**EXERCISE GOAL:** Stop after the line containing "localparam int unsigned KI_W"; retype every line of the data before it exactly, starting from the first.

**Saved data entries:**
-- Opening Marker --
$ cat src/rtl/key_schedule_ctrl.sv
// Key schedule controller: packs USB RX bytes into NUM_KEYS key words, then presents
// NUM_ROUNDS round keys per start to the cipher core with a valid/ack handshake.
module key_schedule_ctrl #(
    parameter int unsigned NUM_KEYS   = 4,
    parameter int unsigned KEY_W      = 32,
    parameter int unsigned NUM_ROUNDS = 8
) (
    input  logic                                  clk,
    input  logic                                  n_rst,
    input  logic                                  key_clear,
    input  logic [7:0]                            key_byte,
    input  logic                                  key_byte_valid,
    output logic                                  key_byte_ready,
    output logic                                  keys_loaded,
    input  logic                                  start,
    output logic                                  busy,
    output logic [KEY_W-1:0]                      round_key,
    output logic [$clog2(NUM_KEYS)-1:0]           key_idx,
    output logic [$clog2(NUM_ROUNDS+1)-1:0]       round_num,
    output logic                                  round_valid,
    input  logic                                  round_ack,
    output logic                                  last_round,
    output logic                                  done,
    output logic                                  err
);

    localparam int unsigned BPW  = KEY_W / 8;
    localparam int unsigned BP_W = (BPW > 1) ? $clog2(BPW) : 1;
    localparam int unsigned KI_W = $clog2(NUM_KEYS);
    localparam int unsigned RN_W = $clog2(NUM_ROUNDS + 1);

    localparam logic [KI_W-1:0] LAST_KEY  = KI_W'(NUM_KEYS - 1);
    localparam logic [BP_W-1:0] LAST_BYTE = BP_W'(BPW - 1);
    localparam logic [RN_W-1:0] LAST_RND  = RN_W'(NUM_ROUNDS - 1);

    typedef enum logic [2:0] {
        S_IDLE,
        S_LOAD,
        S_READY,
        S_RUN,
        S_DONE
    } state_e;

    state_e            state_q, state_d;
    logic [KEY_W-1:0]  key_q [NUM_KEYS];
    logic [KEY_W-1:0]  key_d [NUM_KEYS];
    logic [KI_W-1:0]   word_q, word_d;
    logic [BP_W-1:0]   byte_pos_q, byte_pos_d;
    logic [KI_W-1:0]   key_idx_q, key_idx_d;
    logic [RN_W-1:0]   round_num_q, round_num_d;
    logic [KEY_W-1:0]  round_key_q, round_key_d;
    logic              ready_q, ready_d;
    logic              loaded_q, loaded_d;
    logic              busy_q, busy_d;
    logic              valid_q, valid_d;
    logic              last_q, last_d;
    logic              done_q, done_d;
    logic              err_q, err_d;

    logic              byte_ok_c;
    logic              ack_ok_c;

    assign byte_ok_c = key_byte_valid && (state_q == S_IDLE || state_q == S_LOAD);
    assign ack_ok_c  = round_ack && valid_q && (state_q == S_RUN);

    // Next-state, key storage and counter update
    always_comb begin
        state_d     = state_q;
        key_d       = key_q;
        word_d      = word_q;
        byte_pos_d  = byte_pos_q;
        key_idx_d   = key_idx_q;
        round_num_d = round_num_q;
        err_d       = 1'b0;

        if (key_clear) begin
            state_d     = S_IDLE;
            word_d      = '0;
            byte_pos_d  = '0;
            key_idx_d   = '0;
            round_num_d = '0;
            for (int unsigned k = 0; k < NUM_KEYS; k++) begin
                key_d[k] = '0;
            end
        end else begin
            unique case (state_q)
                S_IDLE, S_LOAD: begin
                    err_d = start;
                    if (byte_ok_c) begin
                        // First byte of a word lands in its most significant byte
                        for (int unsigned b = 0; b < BPW; b++) begin
                            if (byte_pos_q == BP_W'(b)) begin
                                key_d[word_q][(BPW-1-b)*8 +: 8] = key_byte;
                            end
                        end
                        state_d = S_LOAD;
                        if (byte_pos_q == LAST_BYTE) begin
                            byte_pos_d = '0;
                            if (word_q == LAST_KEY) begin
                                word_d  = '0;
                                state_d = S_READY;
                            end else begin
                                word_d = word_q + KI_W'(1);
                            end
                        end else begin
                            byte_pos_d = byte_pos_q + BP_W'(1);
                        end
                    end
                end
                S_READY: begin
                    if (start) begin
                        state_d     = S_RUN;
                        key_idx_d   = '0;
                        round_num_d = '0;
                    end
                end
                S_RUN: begin
                    if (ack_ok_c) begin
                        key_idx_d   = (key_idx_q == LAST_KEY) ? '0 : key_idx_q + KI_W'(1);
                        round_num_d = round_num_q + RN_W'(1);
                        if (round_num_q == LAST_RND) begin
                            state_d = S_DONE;
                        end
                    end
                end
                S_DONE: begin
                    state_d = S_READY;
                end
                default: begin
                    state_d = S_IDLE;
                end
            endcase
        end
    end

    // Outputs are decoded from the next state so they appear registered with the state
    always_comb begin
        ready_d     = (state_d == S_IDLE) || (state_d == S_LOAD);
        loaded_d    = (state_d == S_READY) || (state_d == S_RUN) || (state_d == S_DONE);
        busy_d      = (state_d == S_RUN) || (state_d == S_DONE);
        valid_d     = (state_d == S_RUN);
        round_key_d = valid_d ? key_q[key_idx_d] : '0;
        last_d      = valid_d && (round_num_d == LAST_RND);
        done_d      = (state_d == S_DONE);
    end

    always_ff @(posedge clk or negedge n_rst) begin
        if (!n_rst) begin
            state_q     <= S_IDLE;
            word_q      <= '0;
            byte_pos_q  <= '0;
            key_idx_q   <= '0;
            round_num_q <= '0;
            round_key_q <= '0;
            ready_q     <= 1'b1;
            loaded_q    <= 1'b0;
            busy_q      <= 1'b0;
            valid_q     <= 1'b0;
            last_q      <= 1'b0;
            done_q      <= 1'b0;
            err_q       <= 1'b0;
            for (int unsigned k = 0; k < NUM_KEYS; k++) begin
                key_q[k] <= '0;
            end
        end else begin
            state_q     <= state_d;
            word_q      <= word_d;
            byte_pos_q  <= byte_pos_d;
            key_idx_q   <= key_idx_d;
            round_num_q <= round_num_d;
            round_key_q <= round_key_d;
            ready_q     <= ready_d;
            loaded_q    <= loaded_d;
            busy_q      <= busy_d;
            valid_q     <= valid_d;
            last_q      <= last_d;
            done_q      <= done_d;
            err_q       <= err_d;
            for (int unsigned k = 0; k < NUM_KEYS; k++) begin
                key_q[k] <= key_d[k];
            end
        end
    end

    assign key_byte_ready = ready_q;
    assign keys_loaded    = loaded_q;
    assign busy           = busy_q;
    assign round_key      = round_key_q;
    assign key_idx        = key_idx_q;
    assign round_num      = round_num_q;
    assign round_valid    = valid_q;
    assign last_round     = last_q;
    assign done           = done_q;
    assign err            = err_q;

endmodule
-- Closing Marker --
**OUTPUT BELOW:**
$ cat src/rtl/key_schedule_ctrl.sv
// Key schedule controller: packs USB RX bytes into NUM_KEYS key words, then presents
// NUM_ROUNDS round keys per start to the cipher core with a valid/ack handshake.
module key_schedule_ctrl #(
    parameter int unsigned NUM_KEYS   = 4,
    parameter int unsigned KEY_W      = 32,
    parameter int unsigned NUM_ROUNDS = 8
) (
    input  logic                                  clk,
    input  logic                                  n_rst,
    input  logic                                  key_clear,
    input  logic [7:0]                            key_byte,
    input  logic                                  key_byte_valid,
    output logic                                  key_byte_ready,
    output logic                                  keys_loaded,
    input  logic                                  start,
    output logic                                  busy,
    output logic [KEY_W-1:0]                      round_key,
    output logic [$clog2(NUM_KEYS)-1:0]           key_idx,
    output logic [$clog2(NUM_ROUNDS+1)-1:0]       round_num,
    output logic                                  round_valid,
    input  logic                                  round_ack,
    output logic                                  last_round,
    output logic                                  done,
    output logic                                  err
);

    localparam int unsigned BPW  = KEY_W / 8;
    localparam int unsigned BP_W = (BPW > 1) ? $clog2(BPW) : 1;
    localparam int unsigned KI_W = $clog2(NUM_KEYS);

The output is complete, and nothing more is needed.